■ **What to work on**
From the entries below, return only the lines starting at the one that contains "localparam int OFFSET_BITS_DEF = 32;" and ending at the one that contains "localparam logic [1:0] KIND_RECORD", exactly as they stand.

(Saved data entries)
<file path="src/rtl/record_stream_validator_defines.svh">
// Assertion macros shared by the record stream validator RTL.
// No dependencies; included by the files that carry assertions.
`ifndef RECORD_STREAM_VALIDATOR_DEFINES_SVH
`define RECORD_STREAM_VALIDATOR_DEFINES_SVH

// same-cycle implication
`define RSV_ASSERT_NOW(lbl, clk, rstn, ante, cons, msg) \
  lbl: assert property (@(posedge clk) disable iff (!rstn) (ante) |-> (cons)) \
    else $error(msg);

// next-cycle implication
`define RSV_ASSERT_NEXT(lbl, clk, rstn, ante, cons, msg) \
  lbl: assert property (@(posedge clk) disable iff (!rstn) (ante) |=> (cons)) \
    else $error(msg);

`endif

</file>
<file path="src/rtl/rsv_pkg.sv">
// Shared types, codes and constants of the record stream validator.
// No dependencies; imported by every rtl module.
package rsv_pkg;

  localparam int OFFSET_BITS_DEF = 32;
  localparam int COUNT_BITS_DEF  = 32;
  localparam int QUEUE_DEPTH     = 2;
  localparam int NUM_SPECIES     = 5;
  localparam int ADDR_BITS       = 5;

  localparam logic [6:0] HDR_BYTES        = 7'd16;
  localparam logic [6:0] MAX_RECORD_BYTES = 7'd124;

  localparam logic [1:0] KIND_RECORD  = 2'd0;
  localparam logic [1:0] KIND_ERROR   = 2'd1;
  localparam logic [1:0] KIND_SUMMARY = 2'd2;

  localparam logic [2:0] ST_OK        = 3'd0;
  localparam logic [2:0] ST_SHORT_HDR = 3'd1;
  localparam logic [2:0] ST_MAGIC     = 3'd2;
  localparam logic [2:0] ST_VERSION   = 3'd3;
  localparam logic [2:0] ST_SPECIES   = 3'd4;
  localparam logic [2:0] ST_SIZE      = 3'd5;
  localparam logic [2:0] ST_SHORT_REC = 3'd6;
  localparam logic [2:0] ST_OVERFLOW  = 3'd7;

  localparam logic [1:0] WORD_MAGIC   = 2'd0;
  localparam logic [1:0] WORD_VERSION = 2'd1;
  localparam logic [1:0] WORD_SIZE    = 2'd2;
  localparam logic [1:0] WORD_SPECIES = 2'd3;

  localparam logic [2:0] REG_MAGIC      = 3'd0;
  localparam logic [2:0] REG_VERSION    = 3'd1;
  localparam logic [2:0] REG_DARK       = 3'd2;
  localparam logic [2:0] REG_GAS        = 3'd3;
  localparam logic [2:0] REG_STAR       = 3'd4;
  localparam logic [2:0] REG_BLACK_HOLE = 3'd5;
  localparam logic [2:0] REG_TRACER     = 3'd6;

  typedef struct packed {
    logic [31:0]                  magic;
    logic [31:0]                  version;
    logic [NUM_SPECIES-1:0][31:0] code;
  } cfg_t;

  function automatic logic [6:0] species_bytes(input logic [2:0] idx);
    logic [6:0] n;
    case (idx)
      3'd0:    n = 7'd80;
      3'd1:    n = 7'd104;
      3'd2:    n = 7'd104;
      3'd3:    n = 7'd96;
      3'd4:    n = 7'd124;
      default: n = 7'd0;
    endcase
    return n;
  endfunction

endpackage

</file>
<file path="src/rtl/rsv_cfg.sv">
// APB register file: magic, version and the five species tags.
// Depends on rsv_pkg.
module rsv_cfg (
  input  logic                          clk,
  input  logic                          rst_n,
  input  logic                          psel,
  input  logic                          penable,
  input  logic                          pwrite,
  input  logic [rsv_pkg::ADDR_BITS-1:0] paddr,
  input  logic [31:0]                   pwdata,
  output logic [31:0]                   prdata,
  output logic                          pready,
  output rsv_pkg::cfg_t                 cfg
);
  import rsv_pkg::*;

  cfg_t       cfg_r, cfg_nxt;
  logic [2:0] idx;
  logic       wr;

  assign pready = 1'b1;
  assign idx    = paddr[4:2];
  assign wr     = psel && penable && pwrite;
  assign cfg    = cfg_r;

  always_comb begin
    cfg_nxt = cfg_r;
    if (wr) begin
      unique case (idx)
        REG_MAGIC:      cfg_nxt.magic   = pwdata;
        REG_VERSION:    cfg_nxt.version = pwdata;
        REG_DARK:       cfg_nxt.code[0] = pwdata;
        REG_GAS:        cfg_nxt.code[1] = pwdata;
        REG_STAR:       cfg_nxt.code[2] = pwdata;
        REG_BLACK_HOLE: cfg_nxt.code[3] = pwdata;
        REG_TRACER:     cfg_nxt.code[4] = pwdata;
        default:        cfg_nxt = cfg_r;
      endcase
    end
  end

  always_comb begin
    unique case (idx)
      REG_MAGIC:      prdata = cfg_r.magic;
      REG_VERSION:    prdata = cfg_r.version;
      REG_DARK:       prdata = cfg_r.code[0];
      REG_GAS:        prdata = cfg_r.code[1];
      REG_STAR:       prdata = cfg_r.code[2];
      REG_BLACK_HOLE: prdata = cfg_r.code[3];
      REG_TRACER:     prdata = cfg_r.code[4];
      default:        prdata = 32'd0;
    endcase
  end

  always_ff @(posedge clk) begin
    if (!rst_n) begin
      cfg_r.magic   <= 32'd0;
      cfg_r.version <= 32'd2;
      cfg_r.code[0] <= 32'd0;
      cfg_r.code[1] <= 32'd1;
      cfg_r.code[2] <= 32'd2;
      cfg_r.code[3] <= 32'd3;
      cfg_r.code[4] <= 32'd4;
    end else begin
      cfg_r <= cfg_nxt;
    end
  end

endmodule

</file>
<file path="src/rtl/rsv_front.sv">
// Input side: takes words, tags each with its buffer offset, marks end items.
// Depends on rsv_pkg; feeds rsv_queue.
module rsv_front #(
  parameter int OFFSET_BITS = rsv_pkg::OFFSET_BITS_DEF
) (
  input  logic                   clk,
  input  logic                   rst_n,
  input  logic                   in_valid,
  output logic                   in_stall,
  input  logic                   in_action,
  input  logic [7:0]             in_data_byte,
  input  logic                   q_full,
  output logic                   q_push,
  output logic [OFFSET_BITS+8:0] q_wdata
);
  import rsv_pkg::*;

  logic [OFFSET_BITS-1:0] offset_r, offset_nxt;

  assign in_stall = q_full;
  assign q_push   = in_valid && !q_full;
  assign q_wdata  = {in_action, in_data_byte, offset_r};

  // position wraps at 2^OFFSET_BITS; an end item starts a new buffer
  always_comb begin
    offset_nxt = offset_r;
    if (q_push) begin
      if (in_action) offset_nxt = '0;
      else           offset_nxt = offset_r + 1'b1;
    end
  end

  always_ff @(posedge clk) begin
    if (!rst_n) begin
      offset_r <= '0;
    end else begin
      offset_r <= offset_nxt;
    end
  end

endmodule

</file>
<file path="src/rtl/rsv_queue.sv">
// Short FIFO between the front and back ends.
// Depends on rsv_pkg for the default depth.
module rsv_queue #(
  parameter int WIDTH = 41,
  parameter int DEPTH = rsv_pkg::QUEUE_DEPTH
) (
  input  logic             clk,
  input  logic             rst_n,
  input  logic             push,
  input  logic [WIDTH-1:0] wdata,
  output logic             full,
  input  logic             pop,
  output logic             valid,
  output logic [WIDTH-1:0] rdata
);
  import rsv_pkg::*;

  localparam int PW = (DEPTH > 1) ? $clog2(DEPTH) : 1;
  localparam int CW = $clog2(DEPTH + 1);

  logic [WIDTH-1:0] mem_r [DEPTH];
  logic [PW-1:0]    wr_ptr_r, wr_ptr_nxt, rd_ptr_r, rd_ptr_nxt;
  logic [CW-1:0]    cnt_r, cnt_nxt;
  logic             do_push, do_pop;

  assign full    = (cnt_r == CW'(DEPTH));
  assign valid   = (cnt_r != '0);
  assign rdata   = mem_r[rd_ptr_r];
  assign do_push = push && !full;
  assign do_pop  = pop && valid;

  always_comb begin
    wr_ptr_nxt = wr_ptr_r;
    rd_ptr_nxt = rd_ptr_r;
    cnt_nxt    = cnt_r;
    if (do_push) begin
      wr_ptr_nxt = (wr_ptr_r == PW'(DEPTH - 1)) ? '0 : wr_ptr_r + 1'b1;
    end
    if (do_pop) begin
      rd_ptr_nxt = (rd_ptr_r == PW'(DEPTH - 1)) ? '0 : rd_ptr_r + 1'b1;
    end
    if (do_push && !do_pop)      cnt_nxt = cnt_r + 1'b1;
    else if (!do_push && do_pop) cnt_nxt = cnt_r - 1'b1;
  end

  always_ff @(posedge clk) begin
    if (do_push) mem_r[wr_ptr_r] <= wdata;
  end

  always_ff @(posedge clk) begin
    if (!rst_n) begin
      wr_ptr_r <= '0;
      rd_ptr_r <= '0;
      cnt_r    <= '0;
    end else begin
      wr_ptr_r <= wr_ptr_nxt;
      rd_ptr_r <= rd_ptr_nxt;
      cnt_r    <= cnt_nxt;
    end
  end

endmodule

</file>
<file path="src/rtl/rsv_back.sv">
// Back end: header assembly and checks, record framing, results and summary.
// Depends on rsv_pkg and record_stream_validator_defines.svh; fed by rsv_queue.
`include "record_stream_validator_defines.svh"

module rsv_back #(
  parameter int OFFSET_BITS = rsv_pkg::OFFSET_BITS_DEF,
  parameter int COUNT_BITS  = rsv_pkg::COUNT_BITS_DEF
) (
  input  logic                   clk,
  input  logic                   rst_n,
  input  rsv_pkg::cfg_t          cfg,
  input  logic                   q_valid,
  input  logic [OFFSET_BITS+8:0] q_rdata,
  output logic                   q_pop,
  output logic                   out_valid,
  input  logic                   out_stall,
  output logic [1:0]             out_kind,
  output logic [2:0]             out_status,
  output logic [2:0]             out_species_index,
  output logic [31:0]            out_record_begin,
  output logic [6:0]             out_record_size,
  output logic [31:0]            out_record_count
);
  import rsv_pkg::*;

  logic                   it_end;
  logic [7:0]             it_byte;
  logic [OFFSET_BITS-1:0] it_off;
  logic                   take;

  logic [6:0]             p_r, p_nxt;
  logic [31:0]            word_r, word_nxt;
  logic [31:0]            decl_r, decl_nxt;
  logic [2:0]             pend_r, pend_nxt;
  logic [2:0]             spec_r, spec_nxt;
  logic [6:0]             exp_r, exp_nxt;
  logic [COUNT_BITS-1:0]  cnt_r, cnt_nxt;
  logic [OFFSET_BITS-1:0] rbeg_r, rbeg_nxt;
  logic [OFFSET_BITS-1:0] lbeg_r, lbeg_nxt;
  logic [6:0]             lsize_r, lsize_nxt;
  logic [2:0]             latch_r, latch_nxt;

  logic                   ov_r, ov_nxt;
  logic [1:0]             okind_r, okind_nxt;
  logic [2:0]             ostat_r, ostat_nxt;
  logic [2:0]             ospec_r, ospec_nxt;
  logic [31:0]            obeg_r, obeg_nxt;
  logic [6:0]             osize_r, osize_nxt;
  logic [31:0]            ocnt_r, ocnt_nxt;

  logic [31:0]            w;
  logic [2:0]             pend_cur, spec_cur;
  logic [6:0]             exp_cur;
  logic                   found;
  logic [2:0]             found_spec;
  logic [6:0]             found_exp;
  logic [2:0]             end_st;

  assign it_end  = q_rdata[OFFSET_BITS+8];
  assign it_byte = q_rdata[OFFSET_BITS+7:OFFSET_BITS];
  assign it_off  = q_rdata[OFFSET_BITS-1:0];
  assign take    = q_valid && (!ov_r || !out_stall);
  assign q_pop   = take;

  assign w        = {it_byte, word_r[31:8]};
  assign pend_cur = (p_r == 7'd0) ? ST_OK : pend_r;
  assign spec_cur = (p_r == 7'd0) ? 3'd0 : spec_r;
  assign exp_cur  = (p_r == 7'd0) ? 7'd0 : exp_r;

  // first matching tag wins
  always_comb begin
    found      = 1'b0;
    found_spec = 3'd0;
    found_exp  = 7'd0;
    for (int k = 0; k < NUM_SPECIES; k++) begin
      if (!found && w == cfg.code[k]) begin
        found      = 1'b1;
        found_spec = 3'(k);
        found_exp  = species_bytes(3'(k));
      end
    end
  end

  always_comb begin
    if (latch_r != ST_OK)        end_st = latch_r;
    else if (p_r >= HDR_BYTES)   end_st = ST_SHORT_REC;
    else if (p_r != 7'd0)        end_st = ST_SHORT_HDR;
    else                         end_st = ST_OK;
  end

  always_comb begin
    p_nxt     = p_r;
    word_nxt  = word_r;
    decl_nxt  = decl_r;
    pend_nxt  = pend_r;
    spec_nxt  = spec_r;
    exp_nxt   = exp_r;
    cnt_nxt   = cnt_r;
    rbeg_nxt  = rbeg_r;
    lbeg_nxt  = lbeg_r;
    lsize_nxt = lsize_r;
    latch_nxt = latch_r;

    ov_nxt    = ov_r && out_stall;
    okind_nxt = okind_r;
    ostat_nxt = ostat_r;
    ospec_nxt = ospec_r;
    obeg_nxt  = obeg_r;
    osize_nxt = osize_r;
    ocnt_nxt  = ocnt_r;

    if (take) begin
      ov_nxt = 1'b0;
      if (it_end) begin
        ov_nxt    = 1'b1;
        okind_nxt = KIND_SUMMARY;
        ostat_nxt = end_st;
        ospec_nxt = 3'd0;
        obeg_nxt  = (lsize_r == 7'd0) ? 32'(it_off) : 32'(lbeg_r);
        osize_nxt = lsize_r;
        ocnt_nxt  = 32'(cnt_r);
        p_nxt     = 7'd0;
        word_nxt  = 32'd0;
        decl_nxt  = 32'd0;
        pend_nxt  = ST_OK;
        spec_nxt  = 3'd0;
        exp_nxt   = 7'd0;
        cnt_nxt   = '0;
        rbeg_nxt  = '0;
        lbeg_nxt  = '0;
        lsize_nxt = 7'd0;
        latch_nxt = ST_OK;
      end else if (latch_r == ST_OK) begin
        if (p_r < HDR_BYTES) begin
          word_nxt = w;
          pend_nxt = pend_cur;
          spec_nxt = spec_cur;
          exp_nxt  = exp_cur;
          if (p_r == 7'd0) rbeg_nxt = it_off;
          if (p_r[1:0] == 2'd3) begin
            unique case (p_r[3:2])
              WORD_MAGIC: begin
                if (pend_cur == ST_OK && w != cfg.magic) pend_nxt = ST_MAGIC;
              end
              WORD_VERSION: begin
                if (pend_cur == ST_OK && w != cfg.version) pend_nxt = ST_VERSION;
              end
              WORD_SIZE: begin
                decl_nxt = w;
              end
              WORD_SPECIES: begin
                spec_nxt = found_spec;
                exp_nxt  = found_exp;
                if (pend_cur == ST_OK) begin
                  if (!found)                        pend_nxt = ST_SPECIES;
                  else if (decl_r != 32'(found_exp)) pend_nxt = ST_SIZE;
                end
              end
              default: decl_nxt = decl_r;
            endcase
          end
          if (p_r == HDR_BYTES - 7'd1 && pend_nxt != ST_OK) begin
            latch_nxt = pend_nxt;
            ov_nxt    = 1'b1;
            okind_nxt = KIND_ERROR;
            ostat_nxt = pend_nxt;
            ospec_nxt = spec_nxt;
            obeg_nxt  = 32'(rbeg_r);
            osize_nxt = exp_nxt;
            ocnt_nxt  = 32'(cnt_r);
          end else begin
            p_nxt = p_r + 7'd1;
          end
        end else if ({1'b0, p_r} + 8'd1 >= {1'b0, exp_r}) begin
          p_nxt     = 7'd0;
          ov_nxt    = 1'b1;
          ospec_nxt = spec_r;
          obeg_nxt  = 32'(rbeg_r);
          osize_nxt = exp_r;
          if (cnt_r == '1) begin
            latch_nxt = ST_OVERFLOW;
            okind_nxt = KIND_ERROR;
            ostat_nxt = ST_OVERFLOW;
            ocnt_nxt  = 32'(cnt_r);
          end else begin
            cnt_nxt   = cnt_r + 1'b1;
            lbeg_nxt  = rbeg_r;
            lsize_nxt = exp_r;
            okind_nxt = KIND_RECORD;
            ostat_nxt = ST_OK;
            ocnt_nxt  = 32'(cnt_r + 1'b1);
          end
        end else begin
          p_nxt = p_r + 7'd1;
        end
      end
    end
  end

  always_ff @(posedge clk) begin
    if (!rst_n) begin
      p_r     <= 7'd0;
      word_r  <= 32'd0;
      decl_r  <= 32'd0;
      pend_r  <= ST_OK;
      spec_r  <= 3'd0;
      exp_r   <= 7'd0;
      cnt_r   <= '0;
      rbeg_r  <= '0;
      lbeg_r  <= '0;
      lsize_r <= 7'd0;
      latch_r <= ST_OK;
      ov_r    <= 1'b0;
    end else begin
      p_r     <= p_nxt;
      word_r  <= word_nxt;
      decl_r  <= decl_nxt;
      pend_r  <= pend_nxt;
      spec_r  <= spec_nxt;
      exp_r   <= exp_nxt;
      cnt_r   <= cnt_nxt;
      rbeg_r  <= rbeg_nxt;
      lbeg_r  <= lbeg_nxt;
      lsize_r <= lsize_nxt;
      latch_r <= latch_nxt;
      ov_r    <= ov_nxt;
    end
  end

  always_ff @(posedge clk) begin
    okind_r <= okind_nxt;
    ostat_r <= ostat_nxt;
    ospec_r <= ospec_nxt;
    obeg_r  <= obeg_nxt;
    osize_r <= osize_nxt;
    ocnt_r  <= ocnt_nxt;
  end

  assign out_valid         = ov_r;
  assign out_kind          = okind_r;
  assign out_status        = ostat_r;
  assign out_species_index = ospec_r;
  assign out_record_begin  = obeg_r;
  assign out_record_size   = osize_r;
  assign out_record_count  = ocnt_r;

  `RSV_ASSERT_NOW(a_pos_range, clk, rst_n, 1'b1, p_r < MAX_RECORD_BYTES, "record position out of range")
  `RSV_ASSERT_NOW(a_body_size, clk, rst_n, p_r >= HDR_BYTES, exp_r != 7'd0 && latch_r == ST_OK, "record body without a species size")
  `RSV_ASSERT_NEXT(a_quiet_after_err, clk, rst_n, take && !it_end && latch_r != ST_OK, !ov_r, "word after an error produced a result")
  `RSV_ASSERT_NEXT(a_end_clears, clk, rst_n, take && it_end, p_r == 7'd0 && cnt_r == '0 && latch_r == ST_OK && ov_r, "end word did not clear the stream")

endmodule

</file>
<file path="src/rtl/record_stream_validator.sv">
// Top level of the record stream validator: config regs, front end, queue, back end.
// Depends on rsv_pkg, rsv_cfg, rsv_front, rsv_queue and rsv_back.
//
// Checks a byte stream of framed particle records, one byte per word on the in_ channel,
// closed by an end word (in_action = 1). Each record opens with a 16-byte little-endian
// header (magic, version, byte count, species tag) that is checked against the APB
// registers once the header is complete. One result word comes out per accepted record,
// for the first error, and as a summary for each end word; after an error, bytes are
// dropped until the end word. Throughput is one word per cycle sustained while out_stall
// is low. out_valid rises once its word has been written into the input queue and the
// back end has checked it and registered the result. A two-word queue between front and
// back end absorbs out_stall, so in_stall rises only while that queue is full.
module record_stream_validator #(
  parameter int OFFSET_BITS = rsv_pkg::OFFSET_BITS_DEF,
  parameter int COUNT_BITS  = rsv_pkg::COUNT_BITS_DEF
) (
  input  logic                          clk,
  input  logic                          rst_n,
  input  logic                          psel,
  input  logic                          penable,
  input  logic                          pwrite,
  input  logic [rsv_pkg::ADDR_BITS-1:0] paddr,
  input  logic [31:0]                   pwdata,
  output logic [31:0]                   prdata,
  output logic                          pready,
  input  logic                          in_valid,
  output logic                          in_stall,
  input  logic                          in_action,
  input  logic [7:0]                    in_data_byte,
  output logic                          out_valid,
  input  logic                          out_stall,
  output logic [1:0]                    out_kind,
  output logic [2:0]                    out_status,
  output logic [2:0]                    out_species_index,
  output logic [31:0]                   out_record_begin,
  output logic [6:0]                    out_record_size,
  output logic [31:0]                   out_record_count
);
  import rsv_pkg::*;

  localparam int EW = OFFSET_BITS + 9;

  cfg_t          cfg;
  logic          q_full, q_push, q_pop, q_valid;
  logic [EW-1:0] q_wdata, q_rdata;

  rsv_cfg u_cfg (
    .clk     (clk),
    .rst_n   (rst_n),
    .psel    (psel),
    .penable (penable),
    .pwrite  (pwrite),
    .paddr   (paddr),
    .pwdata  (pwdata),
    .prdata  (prdata),
    .pready  (pready),
    .cfg     (cfg)
  );

  rsv_front #(
    .OFFSET_BITS (OFFSET_BITS)
  ) u_front (
    .clk          (clk),
    .rst_n        (rst_n),
    .in_valid     (in_valid),
    .in_stall     (in_stall),
    .in_action    (in_action),
    .in_data_byte (in_data_byte),
    .q_full       (q_full),
    .q_push       (q_push),
    .q_wdata      (q_wdata)
  );

  rsv_queue #(
    .WIDTH (EW),
    .DEPTH (QUEUE_DEPTH)
  ) u_queue (
    .clk   (clk),
    .rst_n (rst_n),
    .push  (q_push),
    .wdata (q_wdata),
    .full  (q_full),
    .pop   (q_pop),
    .valid (q_valid),
    .rdata (q_rdata)
  );

  rsv_back #(
    .OFFSET_BITS (OFFSET_BITS),
    .COUNT_BITS  (COUNT_BITS)
  ) u_back (
    .clk               (clk),
    .rst_n             (rst_n),
    .cfg               (cfg),
    .q_valid           (q_valid),
    .q_rdata           (q_rdata),
    .q_pop             (q_pop),
    .out_valid         (out_valid),
    .out_stall         (out_stall),
    .out_kind          (out_kind),
    .out_status        (out_status),
    .out_species_index (out_species_index),
    .out_record_begin  (out_record_begin),
    .out_record_size   (out_record_size),
    .out_record_count  (out_record_count)
  );

endmodule
</file>
<file path="config.mk">
export PLATFORM = sky130hd
export DESIGN_NAME = record_stream_validator
export DESIGN_NICKNAME = d
export VERILOG_FILES = /design/src/rtl/rsv_pkg.sv /design/src/rtl/rsv_cfg.sv /design/src/rtl/rsv_front.sv /design/src/rtl/rsv_queue.sv /design/src/rtl/rsv_back.sv /design/src/rtl/record_stream_validator.sv
export VERILOG_INCLUDE_DIRS = /design/src /design/src/rtl
export SDC_FILE = /design/constraint.sdc
export NUM_CORES = 1
export LEC_CHECK = 0
export BUFFER_PORTS_ARGS = -buffer_cell sky130_fd_sc_hd__buf_2
export CORE_MARGIN = 5
export CORE_UTILIZATION = 60
export CTS_CLUSTER_SIZE = 30
export DETAILED_ROUTE_END_ITERATION = 6
export PLACE_DENSITY = 0.82
export SYNTH_ARGS = -nofsm -noshare
export SYNTH_HDL_FRONTEND = slang
export SYNTH_SLANG_ARGS = --single-unit
</file>
<file path="constraint.sdc">
create_clock -name clk -period 8.25 [get_ports clk]
set_clock_uncertainty 0.2 [all_clocks]
set_input_delay 1.65 -clock clk [delete_from_list [all_inputs] [get_ports clk]]
set_output_delay 1.65 -clock clk [all_outputs]
set_load 0.02 [all_outputs]
</file>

■ **Task solution**
  localparam int OFFSET_BITS_DEF = 32;
  localparam int COUNT_BITS_DEF  = 32;
  localparam int QUEUE_DEPTH     = 2;
  localparam int NUM_SPECIES     = 5;
  localparam int ADDR_BITS       = 5;

  localparam logic [6:0] HDR_BYTES        = 7'd16;
  localparam logic [6:0] MAX_RECORD_BYTES = 7'd124;

  localparam logic [1:0] KIND_RECORD  = 2'd0;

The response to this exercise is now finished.